==> src/gpc_defines.svh <==
// Register indices, field positions and reset values for the pin config block
`ifndef GPC_DEFINES_SVH
`define GPC_DEFINES_SVH

`define GPC_IDX_P51      8'h40
`define GPC_IDX_P52      8'h41
`define GPC_IDX_P53      8'h42
`define GPC_IDX_P54      8'h43
`define GPC_IDX_LEVEL    8'h44
`define GPC_BIT_DIR      0
`define GPC_BIT_POL      1
`define GPC_FN_HI        3
`define GPC_FN_LO        2
`define GPC_BIT_OTYPE    7
`define GPC_CFG_WMASK    8'h8F
`define GPC_RST_P51      8'h01
`define GPC_RST_P52      8'h01
`define GPC_RST_P53      8'h01
`define GPC_RST_P54      8'h01
`define GPC_ALT_LATENCY  4

`endif

==> src/gpc_pkg.sv <==
// Types shared by the pin config block
package gpc_pkg;
    typedef enum logic [1:0] {
        GPC_FN_GPIO  = 2'h0,
        GPC_FN_SER   = 2'h1,
        GPC_FN_IRQ   = 2'h2,
        GPC_FN_RSVD  = 2'h3
    } gpc_fn_t;

    typedef enum logic [1:0] {
        GPC_BUS_IDLE = 2'h1,
        GPC_BUS_ACK  = 2'h2
    } gpc_bus_st_t;
endpackage
File: src/core/sac_sar_if.sv
`timescale 1ns/10ps
`default_nettype none
interface sac_sar_if;
	logic start;
	logic done;
	logic [11:0] code;
	modport ctrl (output start, input done, input code);
	modport sar (input start, output done, output code);
endinterface
`default_nettype wire

File: src/core/sac_ctrl.sv
// How it works
// Start on convert falling edge, chip selected.
// Ignore starts while converting.
// Busy low throughout each conversion.
// High byte select picks output byte.
// Selected and read low: outputs enabled.
// Host keeps convert pulse narrow.
// Outputs float until read strobe.
// Joined strobe starts conversion, shows old result.
// Result placed before busy rises.
// Host waits busy high then reads.
// Each read starts next, returns previous.
// Only host strobes start conversions.
// Sleep powers down, ignores starts.
// Reference ready rises 3ms after sleep release.
// Nap keeps reference; 620ns wake.
// Comparator powers after sleep or ready.
// Self-timed conversion lasts about 6us.
// Result held until next completion.
`timescale 1ns/10ps
`default_nettype none
`include "sac_consts.svh"
module sac_ctrl
	import sac_pkg::*;
#(
	parameter int WAKE_CYC = `SAC_WAKE_CYC,
	parameter int CONV_CYC = `SAC_CONV_CYC,
	parameter bit BYTE_MODE = 1'b0
) (
	input wire logic mclk, // System clock, 200 MHz.
	input wire logic rst_n, // Asynchronous reset, active low.
	input wire logic cs_n, // Chip select, active low.
	input wire logic rd_n, // Read strobe, active low.
	input wire logic convert_start_n, // Conversion start, falling edge.
	input wire logic high_byte_select, // Upper byte select, byte variant.
	input wire logic sleep_n, // Sleep request, active low.
	input wire logic nap_n, // Nap request, active low.
	input wire logic [11:0] sample, // Sampled input as a code.
	output logic busy_n, // Low while converting.
	output logic reference_ready, // Reference settled after sleep.
	output logic comparator_on, // Comparator powered.
	output logic [11:0] data_out, // Data pins output value.
	output logic [11:0] data_oe // Data pins output enable.
);
	sac_sar_if sar_if ();
	sac_state_t state;
	logic conv_q;
	logic [19:0] wake_cnt;
	logic [7:0] nap_cnt;
	logic nap_awake;
	sac_result_t result;
	logic fall;
	logic allow;
	logic [11:0] next_data;
	sac_result_t shown;

	sac_sar #(.CONV_CYC(CONV_CYC)) u_sar (
		.mclk(mclk),
		.rst_n(rst_n),
		.sample(sample),
		.sar(sar_if.sar)
	);

	assign fall = conv_q && !convert_start_n;
	// Only a strobe edge starts a conversion; there is no sample clock.
	assign allow = fall && !cs_n && reference_ready && nap_awake;
	assign sar_if.start = allow && (state == SAC_IDLE);

	always_ff @(posedge mclk or negedge rst_n) begin
		if (!rst_n) begin
			conv_q <= 1'b1;
		end else begin
			conv_q <= convert_start_n;
		end
	end

	always_ff @(posedge mclk or negedge rst_n) begin
		if (!rst_n) begin
			state <= SAC_IDLE;
			busy_n <= 1'b1;
		end else begin
			case (state)
				SAC_IDLE: begin
					if (sar_if.start) begin
						state <= SAC_CONV;
						busy_n <= 1'b0;
					end
				end
				SAC_CONV: begin
					if (sar_if.done) begin
						state <= SAC_IDLE;
						busy_n <= 1'b1;
					end
				end
				default: begin
					state <= SAC_IDLE;
					busy_n <= 1'b1;
				end
			endcase
		end
	end

	// Result latches on the same edge busy rises, so data is valid at it.
	always_ff @(posedge mclk or negedge rst_n) begin
		if (!rst_n) begin
			result <= `SAC_RESULT_RST;
		end else if (sar_if.done) begin
			result <= sar_if.code;
		end
	end

	// Sleep drops the reference; wake count restarts at each release.
	always_ff @(posedge mclk or negedge rst_n) begin
		if (!rst_n) begin
			wake_cnt <= 20'h0_0000;
			reference_ready <= 1'b0;
		end else if (!sleep_n) begin
			wake_cnt <= 20'h0_0000;
			reference_ready <= 1'b0;
		end else if (!reference_ready) begin
			if (wake_cnt == 20'(WAKE_CYC - 1)) begin
				reference_ready <= 1'b1;
			end else begin
				wake_cnt <= wake_cnt + 20'h0_0001;
			end
		end
	end

	// Nap keeps the reference alive, so only the short wake applies.
	always_ff @(posedge mclk or negedge rst_n) begin
		if (!rst_n) begin
			nap_cnt <= 8'h00;
			nap_awake <= 1'b0;
		end else if (!nap_n || !sleep_n) begin
			nap_cnt <= 8'h00;
			nap_awake <= 1'b0;
		end else if (!nap_awake) begin
			if (nap_cnt == 8'(`SAC_NAP_CYC - 1)) begin
				nap_awake <= 1'b1;
			end else begin
				nap_cnt <= nap_cnt + 8'h01;
			end
		end
	end

	// With ready strapped to nap, nap_n follows ready and so gates power.
	always_ff @(posedge mclk or negedge rst_n) begin
		if (!rst_n) begin
			comparator_on <= 1'b0;
		end else begin
			comparator_on <= sleep_n && nap_n;
		end
	end

	// The new code reaches the pins on the edge busy rises, not one later.
	assign shown = sar_if.done ? sar_if.code : result;

	always_comb begin
		next_data = shown;
		if (BYTE_MODE) begin
			next_data = 12'h000;
			if (high_byte_select) begin
				next_data[3:0] = shown[11:8];
			end else begin
				next_data[7:0] = shown[7:0];
			end
		end
	end

	genvar gi;
	generate
		for (gi = 0; gi < `SAC_RES_W; gi++) begin : g_pin
			always_ff @(posedge mclk or negedge rst_n) begin
				if (!rst_n) begin
					data_out[gi] <= 1'b0;
					data_oe[gi] <= 1'b0;
				end else begin
					data_out[gi] <= next_data[gi];
					data_oe[gi] <= !cs_n && !rd_n &&
						(!BYTE_MODE || gi < `SAC_BYTE_W);
				end
			end
		end
	endgenerate
endmodule
`default_nettype wire

File: src/core/sac_sar.sv
`timescale 1ns/10ps
`default_nettype none
`include "sac_consts.svh"
module sac_sar
	import sac_pkg::*;
#(
	parameter int CONV_CYC = `SAC_CONV_CYC
) (
	input wire logic mclk, // System clock.
	input wire logic rst_n, // Asynchronous reset, active low.
	input wire logic [11:0] sample, // Held analog sample as a code.
	sac_sar_if.sar sar // Start and completion to the controller.
);
	logic [15:0] cnt;
	logic running;

	// Self-timed conversion clock modelled as a fixed cycle count.
	always_ff @(posedge mclk or negedge rst_n) begin
		if (!rst_n) begin
			cnt <= 16'h0000;
			running <= 1'b0;
			sar.done <= 1'b0;
			sar.code <= `SAC_RESULT_RST;
		end else begin
			sar.done <= 1'b0;
			if (sar.start && !running) begin
				running <= 1'b1;
				cnt <= 16'(CONV_CYC - 1);
				sar.code <= sample;
			end else if (running) begin
				if (cnt == 16'h0000) begin
					running <= 1'b0;
					sar.done <= 1'b1;
				end else begin
					cnt <= cnt - 16'h0001;
				end
			end
		end
	end
endmodule
`default_nettype wire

#####

Reproduce exactly the lines of the records above from the one with "How it works" to the one with "input wire logic convert_start_n, //", both included, and leave out everything else.

#### REPLY TO THE EXERCISE:
// How it works
// Start on convert falling edge, chip selected.
// Ignore starts while converting.
// Busy low throughout each conversion.
// High byte select picks output byte.
// Selected and read low: outputs enabled.
// Host keeps convert pulse narrow.
// Outputs float until read strobe.
// Joined strobe starts conversion, shows old result.
// Result placed before busy rises.
// Host waits busy high then reads.
// Each read starts next, returns previous.
// Only host strobes start conversions.
// Sleep powers down, ignores starts.
// Reference ready rises 3ms after sleep release.
// Nap keeps reference; 620ns wake.
// Comparator powers after sleep or ready.
// Self-timed conversion lasts about 6us.
// Result held until next completion.
`timescale 1ns/10ps
`default_nettype none
`include "sac_consts.svh"
module sac_ctrl
	import sac_pkg::*;
#(
	parameter int WAKE_CYC = `SAC_WAKE_CYC,
	parameter int CONV_CYC = `SAC_CONV_CYC,
	parameter bit BYTE_MODE = 1'b0
) (
	input wire logic mclk, // System clock, 200 MHz.
	input wire logic rst_n, // Asynchronous reset, active low.
	input wire logic cs_n, // Chip select, active low.
	input wire logic rd_n, // Read strobe, active low.
	input wire logic convert_start_n, // Conversion start, falling edge.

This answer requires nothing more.